Marian Halliday, recipient of the 2011 AIGA Colorado Fellow award, asked her fellow Fellows to reflect back on 25 years of design in Colorado. This week we take a look back with 2013 Fellow award winner Deborah Williams:

Deborah Williams hanging out with her fellow Fellow award winner John Kjos

Deborah Williams hanging out with her fellow Fellow award winner John Kjos (photo by: Jason Hayes)

My design career began back in 1970. To put things in perspective, I got my entry level job at Design and Image as a layout artist because I passed a test that included my skill at the following:

  1. Render a perfect 2 inch square box with 1/4” radius corners using a 4×0 Rapidograph pen, a ruler and a circle template.
  2. Press type my full name in 36 pt. Helvetica bold using Letraset 36 pt. (with perfect kerning).
  3. Cut apart a 20 letter word “typeset” in 6 pt. type and paste it together backwards retaining a perfect baseline.

Because we were a design firm rooted in the Bauhaus we had some very strict “rules” that I did grow so weary of…

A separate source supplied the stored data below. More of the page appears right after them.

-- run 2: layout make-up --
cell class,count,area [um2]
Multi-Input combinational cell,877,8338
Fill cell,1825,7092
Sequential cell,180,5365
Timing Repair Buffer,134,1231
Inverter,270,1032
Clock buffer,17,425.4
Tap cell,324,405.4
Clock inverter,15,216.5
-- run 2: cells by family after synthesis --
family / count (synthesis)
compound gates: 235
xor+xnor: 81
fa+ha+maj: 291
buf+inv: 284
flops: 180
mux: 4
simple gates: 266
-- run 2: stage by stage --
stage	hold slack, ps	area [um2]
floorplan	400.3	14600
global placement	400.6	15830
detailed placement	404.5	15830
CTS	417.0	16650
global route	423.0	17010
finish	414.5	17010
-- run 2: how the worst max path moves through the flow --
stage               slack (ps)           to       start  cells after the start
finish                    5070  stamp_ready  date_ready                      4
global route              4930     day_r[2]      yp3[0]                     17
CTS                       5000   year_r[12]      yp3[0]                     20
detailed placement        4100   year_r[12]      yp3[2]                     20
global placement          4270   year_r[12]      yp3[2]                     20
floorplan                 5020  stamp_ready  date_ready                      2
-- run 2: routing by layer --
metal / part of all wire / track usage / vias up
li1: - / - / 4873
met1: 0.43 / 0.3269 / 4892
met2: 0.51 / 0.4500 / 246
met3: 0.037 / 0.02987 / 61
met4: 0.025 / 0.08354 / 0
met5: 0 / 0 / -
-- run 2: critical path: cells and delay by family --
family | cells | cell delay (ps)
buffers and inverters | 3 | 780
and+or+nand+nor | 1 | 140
Context: an optimization exercise on an open-source flow, tuned for small area, a short achievable clock period and few clock cycles. The choices shown serve that exercise and are no tape-out recipe.
In this exercise RTL edits were held to simulation tests only and were not proved equivalent to the original.

==> violet: inputs <==
// bitmap_page_allocator_unit
module bitmap_page_allocator_unit
#(
  parameter int unsigned MAX_PAGES = 4096
) (
  input  logic              clk_i,
  input  logic              rst_ni,
  input  logic              s_axis_tvalid,
  output logic              s_axis_tready,
  input  logic [31:0]       s_axis_tdata,    
  input  logic [KIND_W-1:0] s_axis_tuser,    
  output logic              m_axis_tvalid,
  input  logic              m_axis_tready,
  output logic [55:0]       m_axis_tdata,
  input  logic              psel,
  input  logic              penable,
  input  logic              pwrite,
  input  logic [APB_AW-1:0] paddr,
  input  logic [APB_DW-1:0] pwdata,
  output logic [APB_DW-1:0] prdata,
  output logic              pready
);
clock: 12.0 ns
lec_check: 0
cap_margin: 35
core_margin: 2
core_utilization: 40
slew_margin: 35
standard.sh (not shown) runs the stock make flow with config.mk's settings and CLKGATE_MAP_FILE= SYNTH_SCRIPT=/design/flow/synth_recipe.tcl, a recipe that flattens the netlist after the stock synthesis.
==> flow/flow/run.sh <==
#!/bin/bash
set -euo pipefail
bash standard.sh SETUP_SLACK_MARGIN=7 TNS_END_PERCENT=3 finish > orfs_make.log 2>&1
==> inputs of umber, as changes to violet <==
--- a/flow/design.v
+++ b/flow/design.v
@@ -74,42 +74,46 @@
   output logic [APB_DW-1:0] prdata,
   output logic              pready
 );
   localparam logic [CNT_W-1:0] LIM_MAX  = CNT_W'((MAX_PAGES > 4096) ? 4096 : MAX_PAGES);
   localparam logic [RW-1:0]    ONES     = '1;
-  localparam int unsigned      NCH      = RW / 8;     
+  localparam int unsigned      NCH      = RW / 16;    
   localparam int unsigned      NW       = RWB + 2;    
   function automatic logic [CNT_W-1:0] sat_step(input logic [CNT_W-1:0] c,
                                                 input logic [NW-1:0] n, input logic up);
     logic [CNT_W:0] s;
     logic           dn;
     dn = ~up;
     s  = {1'b0, c} + ((CNT_W + 1)'(n) ^ {(CNT_W + 1){dn}}) + (CNT_W + 1)'(dn);
     sat_step = s[CNT_W] ? (up ? CNT_MAX : '0) : s[CNT_W-1:0];
   endfunction
-  function automatic logic [4:0] pop16(input logic [15:0] v);
-    logic [1:0] s1 [8];
-    logic [2:0] s2 [4];
-    logic [3:0] s3 [2];
-    for (int i = 0; i < 8; i++) begin
+  function automatic logic [5:0] pop32(input logic [31:0] v);
+    logic [1:0] s1 [16];
+    logic [2:0] s2 [8];
+    logic [3:0] s3 [4];
+    logic [4:0] s4 [2];
+    for (int i = 0; i < 16; i++) begin
       s1[i] = 2'(v[2*i]) + 2'(v[2*i+1]);
     end
-    for (int i = 0; i < 4; i++) begin
+    for (int i = 0; i < 8; i++) begin
       s2[i] = 3'(s1[2*i]) + 3'(s1[2*i+1]);
     end
-    for (int i = 0; i < 2; i++) begin
+    for (int i = 0; i < 4; i++) begin
       s3[i] = 4'(s2[2*i]) + 4'(s2[2*i+1]);
     end
-    pop16 = 5'(s3[0]) + 5'(s3[1]);
+    for (int i = 0; i < 2; i++) begin
+      s4[i] = 5'(s3[2*i]) + 5'(s3[2*i+1]);
+    end
+    pop32 = 6'(s4[0]) + 6'(s4[1]);
   endfunction
   function automatic logic [RW-1:0] lowest(input logic [RW-1:0] v);
-    logic [RW-1:0] p;
-    p = v;
-    for (int d = 1; d < RW; d = d * 2) begin
-      p = p | (p << d);
+    logic [RW-1:0] pre;
+    pre[0] = 1'b0;
+    for (int i = 1; i < RW; i++) begin
+      pre[i] = pre[i-1] | v[i-1];
     end
-    lowest = v & ~(p << 1);
+    lowest = v & ~pre;
   endfunction
   function automatic logic [RWB-1:0] enc(input logic [RW-1:0] v);
     logic [RWB-1:0] r;
     r = '0;
     for (int i = 0; i < RW; i++) begin
@@ -349,40 +353,37 @@
     .rdata_o (rdo)
   );
   logic              c_v_q, c_upd_q, c_done_q, c_ok_q, c_found_q;
   logic              c_alloc_q, c_fup_q, c_rsv_q;     
   logic [IDX_W-1:0]  c_page_q;
-  logic [5*NCH-1:0]  c_pc_q;
+  logic [6*NCH-1:0]  c_pc_q;
   logic [NW-1:0]     c_n;
-  logic              k_v_q, k_upd_q, k_done_q, k_ok_q, k_fup_q, k_rsv_q;
-  logic [IDX_W-1:0]  k_page_q;
-  logic [NW-1:0]     k_n_q;
-  logic [CNT_W-1:0]  free_d, used_d, rsv_d, k_oth, k_free, k_othn;
+  logic [CNT_W-1:0]  free_d, used_d, rsv_d, c_oth, c_free, c_othn;
+  logic              c_upd;
   logic              push;
   always_comb begin
     c_n = '0;
     for (int k = 0; k < NCH; k++) begin
-      c_n = c_n + NW'(c_pc_q[5*k +: 5]);
+      c_n = c_n + NW'(c_pc_q[6*k +: 6]);
     end
     if (c_alloc_q) begin
       c_n = NW'(c_found_q);
     end
-  end
-  always_comb begin
-    k_oth  = k_rsv_q ? rsv_q : used_q;
-    k_free = sat_step(free_q, k_n_q, k_fup_q);
-    k_othn = sat_step(k_oth, k_n_q, ~k_fup_q);
-    free_d = k_upd_q ? k_free : free_q;
-    used_d = (k_upd_q && !k_rsv_q) ? k_othn : used_q;
-    rsv_d  = (k_upd_q && k_rsv_q) ? k_othn : rsv_q;
-    push   = en & k_v_q & k_done_q;
+    c_upd  = c_v_q & c_upd_q;
+    c_oth  = c_rsv_q ? rsv_q : used_q;
+    c_free = sat_step(free_q, c_n, c_fup_q);
+    c_othn = sat_step(c_oth, c_n, ~c_fup_q);
+    free_d = c_upd ? c_free : free_q;
+    used_d = (c_upd && !c_rsv_q) ? c_othn : used_q;
+    rsv_d  = (c_upd && c_rsv_q) ? c_othn : rsv_q;
+    push   = en & c_v_q & c_done_q;
   end
   logic              o0_v_q, o1_v_q;
   logic [51:0]       o0_q, o1_q;
   logic [51:0]       res;
   logic              pop;
-  assign res           = {rsv_d, used_d, free_d, k_ok_q, k_page_q};
+  assign res           = {rsv_d, used_d, free_d, c_ok_q, c_page_q};
   assign pop           = o0_v_q & m_axis_tready;
   assign en            = ~o1_v_q;
   assign m_axis_tvalid = o0_v_q;
   assign m_axis_tdata  = {4'b0000, o0_q};
   always_ff @(posedge clk_i) begin
@@ -412,34 +413,34 @@
         r_lrow_q  <= p_last[IDX_W-1:RWB];
         r_lo_q    <= p_first_q[RWB-1:0];
         r_hi_q    <= p_last[RWB-1:0];
         r_first_q <= 1'b1;
       end
-      d_e_q    <= d_e_d;
-      d_o_q    <= d_o_d;
-      m_eovf_q <= (n_row == RAW'(NROWS - 1));
-      if (usurp || r_alloc) begin
-        m_l0hi_q  <= (n_row == lim_lrow);
-        m_l1hi_q  <= (n_row1 == {1'b0, lim_lrow});
-        m_l1off_q <= (n_row1 > {1'b0, lim_lrow});
-        m_alast_q <= (n_row1 >= {1'b0, lim_lrow});
-      end else begin
-        m_l0hi_q  <= r_l0last;
-        m_l1hi_q  <= r_l1last;
-        m_l1off_q <= r_l0last;
-        m_alast_q <= 1'b0;
-      end
       if (m_hold || r_issue) begin
         if (a_cont) begin
           m_row_q  <= m_row_q + RAW'(2);
           m_row1_q <= m_row1_q + (RAW + 1)'(2);
           m_eidx_q <= m_eidx_q + BAW'(1);
           m_first_q <= 1'b0;
         end else begin
+          d_e_q    <= d_e_d;
+          d_o_q    <= d_o_d;
           m_row_q  <= n_row;
           m_row1_q <= n_row1;
           m_eidx_q <= n_eidx;
+          m_eovf_q <= (n_row == RAW'(NROWS - 1));
+          if (usurp || r_alloc) begin
+            m_l0hi_q  <= (n_row == lim_lrow);
+            m_l1hi_q  <= (n_row1 == {1'b0, lim_lrow});
+            m_l1off_q <= (n_row1 > {1'b0, lim_lrow});
+            m_alast_q <= (n_row1 >= {1'b0, lim_lrow});
+          end else begin
+            m_l0hi_q  <= r_l0last;
+            m_l1hi_q  <= r_l1last;
+            m_l1off_q <= r_l0last;
+            m_alast_q <= 1'b0;
+          end
         end
         if (!m_hold) begin
           m_kind_q  <= r_kind_q;
           m_alloc_q   <= (r_kind_q == KIND_ALLOC);
           m_free_q    <= (r_kind_q == KIND_FREE);
@@ -461,19 +462,12 @@
       c_rsv_q   <= (m_kind_q == KIND_RESERVE) || (m_kind_q == KIND_UNRESERVE);
       c_found_q <= found;
       c_ok_q    <= m_alloc_q ? (m_proc & found) : m_isrun_q;
       c_page_q  <= (m_alloc_q && m_proc && found) ? hit : '0;
       for (int k = 0; k < NCH; k++) begin
-        c_pc_q[5*k +: 5] <= pop16(chg[16*k +: 16]);
+        c_pc_q[6*k +: 6] <= pop32(chg[32*k +: 32]);
       end
-      k_upd_q  <= c_v_q & c_upd_q;
-      k_done_q <= c_done_q;
-      k_ok_q   <= c_ok_q;
-      k_fup_q  <= c_fup_q;
-      k_rsv_q  <= c_rsv_q;
-      k_page_q <= c_page_q;
-      k_n_q    <= c_n;
     end
   end
   always_ff @(posedge clk_i or negedge rst_ni) begin
     if (!rst_ni) begin
       clr_q      <= 1'b1;
@@ -487,11 +481,10 @@
       rsv_q      <= '0;
       r_v_q      <= 1'b0;
       m_v_q      <= 1'b0;
       m_wait_q   <= 1'b0;
       c_v_q      <= 1'b0;
-      k_v_q      <= 1'b0;
       o0_v_q     <= 1'b0;
       o1_v_q     <= 1'b0;
     end else begin
       clr_q <= cfg_wr;
       if (cfg_wr) begin
@@ -531,11 +524,10 @@
         end else begin
           m_v_q    <= r_issue;
           m_wait_q <= 1'b0;
         end
         c_v_q <= m_v_q & ~m_wait_q & ~mismatch;
-        k_v_q <= c_v_q;
       end
       if (pop) begin
         o0_v_q <= o1_v_q | push;
         o1_v_q <= 1'b0;
       end else if (push) begin
==> flow/run.sh (new file) <==
#!/bin/bash
# synth_recipe.tcl (not shown) runs the flow's synth.tcl, then flattens the netlist and writes it again
# the make line also repeats each setting of config.mk as NAME=value (left out here)
make -C /OpenROAD-flow-scripts/flow DESIGN_CONFIG=/design/flow/config.mk WORK_HOME=/design/flow/orfs CLKGATE_MAP_FILE= SYNTH_SCRIPT=/design/flow/synth_recipe.tcl finish
Settings changed: SETUP_SLACK_MARGIN set to 5.
removed: flow/flow/run.sh
removed: flow/standard.sh
==> summary of the runs <==
Count of clock-buffer cells in the layout: violet is lower than umber (18).
Of violet and umber, violet has the higher via count (gap 4.2%, measured against umber).
Against violet, the register-to-register slack of umber is worse by 1.0 ns.
Against umber, the area after synthesis of violet is higher by 1.5%.
Sequential share of layout area: umber is higher than violet (1.5 points).
In umber the synthesized cell count is smaller than in violet, by 4.5%.
First-iteration DRC count: violet is smaller than umber (about 2.5%).
Testbench counts of violet, summed over its fixed seeds: cycles 5,967.
Testbench counts of umber, summed over its fixed seeds: cycles 5,959.

[static timing again, ports no longer ideal]
In the flow no input, the clock included, has a driving cell. The finished layouts below were timed again as built, in two steps.
Step 1 sets driving cells, clkbuf_16 on the clock port and buf_2 on the other inputs (assumed; they add their load-dependent delay and slew).
Step 2, shift: input delay + t, output delay - t, t = (earliest + latest rising clock arrival at the registers) / 2. This alone moves slack from input paths to output paths.
Slacks: no drivers / after step 1 / after step 2; pairs: no drivers / after step 1.
run	t (ns)	setup WS [ns]	clock arrival spread, ns
violet	1.183	5.941 / 5.941 / 5.941	0.133 / 0.133
umber	1.136	4.932 / 4.932 / 4.932	0.083 / 0.083
After both steps every run listed still meets setup and hold.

Headlines as a Design Element
The length of the headline and how it filled or did not fill the space dictated that the headline might need to be rewritten for the sake of the layout. Seriously, this happened. 99% of this was involved using Helvetica and 100% of it involved the grid. See next item:

The Grid
Every project we worked on followed a grid that had to be carefully drawn out on illustration boards. It was where the type lived and you could not violate the grid.

She OD’d on Helvetica
When the founder of Design and Image died (many years after she left the company), her sister called me (I was D&I’s president) and asked for Donna’s logo for the tombstone. I explained there was no logo, merely a logotype. At D&I in the 70’s I don’t think we used another font for 10 years except for the slight variance between Helvetica Regular and Helvetica Medium. Therefore, I suggested that her tombstone be set in Helvetica Medium, flush left, ragged right. And they did it! (tee hee)

The Almighty Swoosh
Everybody wanted to be Nike.

Linen Paper
Every corporate person thought linen was fabulous. Cream or white of course.
As I was thinking about this, I have to say that design trends were certainly pushed by technology when Photoshop and other programs came along offering infinite possibilities:

Vignettes (photos) & Layering (text)
Gross gross gross. Just because you can doesn’t mean you should. Those were visually disturbing times. Everybody with a computer became a graphic designer. There are, however, some things I think fondly of….

Mystery
Virtually every step in the design and production process used to be a mystery to the client. They didn’t know how we did what we did. And, they didn’t know–or question– how long it took. It was a little magical because of that–and special.

In my career the design industry has evolved from sketching ideas and making mock-ups and comprehensive layouts to get our designs approved, specifying type and creating mechanical layouts that were magically turned into printed documents—to now. We didn’t have email. We didn’t even have FAX machines. When we got our first Mac in 1985 we thought we would play around with it but it was unlikely that we would actually design anything important on it. In two months we produced our first annual report and bought our second computer.

 

The biggest trend that I have seen in my career is that design has made the changeover from just merely looking good to becoming a powerful business tool that combines strategy, visual and conceptual elements. And while we have lost some of the glamour when graphic design was worthy of a wing in the Denver Art Museum, what we are producing now is something else entirely. I think graphic design was a blip in time. It was amazing but it’s gone. It opened the doors for visual standards to at least have a seat at the table but now it’s visual communication with no rules, no limits, and a level playing field in terms of access.